Extracted records:
===== src/rtl/odu_err_inject.sv =====
// Registered, armed, channel-targeted error injector for the ODU test path (single/burst/periodic).
// Optional LFSR data corruption is enabled with `define ODU_ERR_INJ_LFSR_EN; default forces data to zero.
module odu_err_inject #(
    parameter int DATA_W = 384,
    parameter int CHID_W = 7,
    parameter int CNT_W  = 16
) (
    input  logic              clk,
    input  logic              rst,
    input  logic              i_valid,
    input  logic [DATA_W-1:0] i_data,
    input  logic              i_fs,
    input  logic              i_rs,
    input  logic [7:0]        i_mfas,
    input  logic [CHID_W-1:0] i_chid,
    input  logic [1:0]        i_mode,
    input  logic [4:0]        i_err_mask,
    input  logic [CHID_W-1:0] i_target_chid,
    input  logic              i_chid_match_en,
    input  logic [CNT_W-1:0]  i_burst_len,
    input  logic [CNT_W-1:0]  i_period,
    input  logic              i_arm,
    input  logic              i_stop,
    input  logic              i_cnt_clr,
    output logic              o_valid,
    output logic [DATA_W-1:0] o_data,
    output logic              o_fs,
    output logic              o_rs,
    output logic [7:0]        o_mfas,
    output logic [CHID_W-1:0] o_chid,
    output logic              o_inj,
    output logic              o_busy,
    output logic [CNT_W-1:0]  o_inj_cnt
);

    typedef enum logic [1:0] {IDLE = 2'd0, ARMED = 2'd1, PERIODIC = 2'd2} state_t;

    localparam logic [CNT_W-1:0] ONE = CNT_W'(1);

    function automatic logic [CNT_W-1:0] sat_inc(input logic [CNT_W-1:0] c);
        return (c == '1) ? c : c + ONE;
    endfunction

    function automatic logic [CNT_W-1:0] at_least_one(input logic [CNT_W-1:0] c);
        return (c == '0) ? ONE : c;
    endfunction

    state_t             state_q, state_d;
    logic [CNT_W-1:0]   remain_q, remain_d;
    logic [CNT_W-1:0]   pcnt_q, pcnt_d;
    logic [CNT_W-1:0]   period_q, period_d;
    logic [4:0]         mask_q, mask_d;
    logic [CHID_W-1:0]  tgt_q, tgt_d;
    logic [CNT_W-1:0]   cnt_q, cnt_d;
    logic               qual, inj;
    logic [DATA_W-1:0]  data_d;

`ifdef ODU_ERR_INJ_LFSR_EN
    localparam logic [31:0] SEED = 32'hACE1_0001;
    logic [31:0] lfsr_q, lfsr_d;

    // x^32+x^22+x^2+x+1, taps at bits 31,21,1,0
    function automatic logic [31:0] lfsr_next(input logic [31:0] s);
        return {s[30:0], s[31] ^ s[21] ^ s[1] ^ s[0]};
    endfunction

    function automatic logic [DATA_W-1:0] lfsr_pat(input logic [31:0] s);
        logic [DATA_W-1:0] p;
        for (int i = 0; i < DATA_W; i++) p[i] = s[i % 32];
        return p;
    endfunction

    assign lfsr_d = inj ? lfsr_next(lfsr_q) : lfsr_q;
    assign data_d = (inj && mask_q[3]) ? (i_data ^ lfsr_pat(lfsr_q)) : i_data;

    always_ff @(posedge clk or posedge rst) begin
        if (rst) lfsr_q <= SEED;
        else     lfsr_q <= lfsr_d;
    end
`else
    assign data_d = (inj && mask_q[3]) ? '0 : i_data;
`endif

    always_comb begin
        qual = i_valid && (!i_chid_match_en || (i_chid == tgt_q));
        inj  = 1'b0;
        if (!i_stop) begin
            case (state_q)
                ARMED:    inj = qual;
                PERIODIC: inj = qual && ((pcnt_q + ONE) == at_least_one(period_q));
                default:  inj = 1'b0;
            endcase
        end

        state_d  = state_q;
        remain_d = remain_q;
        pcnt_d   = pcnt_q;
        period_d = period_q;
        mask_d   = mask_q;
        tgt_d    = tgt_q;
        if (i_stop) begin
            state_d = IDLE;
        end else begin
            case (state_q)
                IDLE: begin
                    if (i_arm && (i_mode != 2'd0)) begin
                        mask_d   = i_err_mask;
                        tgt_d    = i_target_chid;
                        period_d = i_period;
                        if (i_mode == 2'd3) begin
                            state_d = PERIODIC;
                            pcnt_d  = '0;
                        end else begin
                            state_d  = ARMED;
                            remain_d = (i_mode == 2'd1) ? ONE : at_least_one(i_burst_len);
                        end
                    end
                end
                ARMED: begin
                    if (qual) begin
                        remain_d = remain_q - ONE;
                        if (remain_q == ONE) state_d = IDLE;
                    end
                end
                PERIODIC: begin
                    if (qual) pcnt_d = inj ? '0 : pcnt_q + ONE;
                end
                default: state_d = IDLE;
            endcase
        end

        // a clear coinciding with an injection still counts that injection
        cnt_d = cnt_q;
        if (inj)            cnt_d = i_cnt_clr ? ONE : sat_inc(cnt_q);
        else if (i_cnt_clr) cnt_d = '0;
    end

    // output register stage: stream and injection flag leave together, one cycle after input
    always_ff @(posedge clk or posedge rst) begin
        if (rst) begin
            state_q   <= IDLE;
            remain_q  <= '0;
            pcnt_q    <= '0;
            period_q  <= '0;
            mask_q    <= '0;
            tgt_q     <= '0;
            cnt_q     <= '0;
            o_valid   <= 1'b0;
            o_data    <= '0;
            o_fs      <= 1'b0;
            o_rs      <= 1'b0;
            o_mfas    <= 8'h00;
            o_chid    <= '0;
            o_inj     <= 1'b0;
        end else begin
            state_q   <= state_d;
            remain_q  <= remain_d;
            pcnt_q    <= pcnt_d;
            period_q  <= period_d;
            mask_q    <= mask_d;
            tgt_q     <= tgt_d;
            cnt_q     <= cnt_d;
            o_valid   <= i_valid ^ (inj & mask_q[4]);
            o_data    <= data_d;
            o_fs      <= i_fs ^ (inj & mask_q[2]);
            o_rs      <= i_rs ^ (inj & mask_q[1]);
            o_mfas    <= (inj && mask_q[0]) ? 8'hFF : i_mfas;
            o_chid    <= i_chid;
            o_inj     <= inj;
        end
    end

    assign o_busy    = (state_q != IDLE);
    assign o_inj_cnt = cnt_q;

endmodule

_Assignment:_ Could you repeat exactly the lines above from the line with "assign data_d = (inj && mask_q[3]) ? '0" up to and including the line with "ONE : sat_inc(cnt_q);", and only those?

_Answer to this problem:_
    assign data_d = (inj && mask_q[3]) ? '0 : i_data;
`endif

    always_comb begin
        qual = i_valid && (!i_chid_match_en || (i_chid == tgt_q));
        inj  = 1'b0;
        if (!i_stop) begin
            case (state_q)
                ARMED:    inj = qual;
                PERIODIC: inj = qual && ((pcnt_q + ONE) == at_least_one(period_q));
                default:  inj = 1'b0;
            endcase
        end

        state_d  = state_q;
        remain_d = remain_q;
        pcnt_d   = pcnt_q;
        period_d = period_q;
        mask_d   = mask_q;
        tgt_d    = tgt_q;
        if (i_stop) begin
            state_d = IDLE;
        end else begin
            case (state_q)
                IDLE: begin
                    if (i_arm && (i_mode != 2'd0)) begin
                        mask_d   = i_err_mask;
                        tgt_d    = i_target_chid;
                        period_d = i_period;
                        if (i_mode == 2'd3) begin
                            state_d = PERIODIC;
                            pcnt_d  = '0;
                        end else begin
                            state_d  = ARMED;
                            remain_d = (i_mode == 2'd1) ? ONE : at_least_one(i_burst_len);
                        end
                    end
                end
                ARMED: begin
                    if (qual) begin
                        remain_d = remain_q - ONE;
                        if (remain_q == ONE) state_d = IDLE;
                    end
                end
                PERIODIC: begin
                    if (qual) pcnt_d = inj ? '0 : pcnt_q + ONE;
                end
                default: state_d = IDLE;
            endcase
        end

        // a clear coinciding with an injection still counts that injection
        cnt_d = cnt_q;
        if (inj)            cnt_d = i_cnt_clr ? ONE : sat_inc(cnt_q);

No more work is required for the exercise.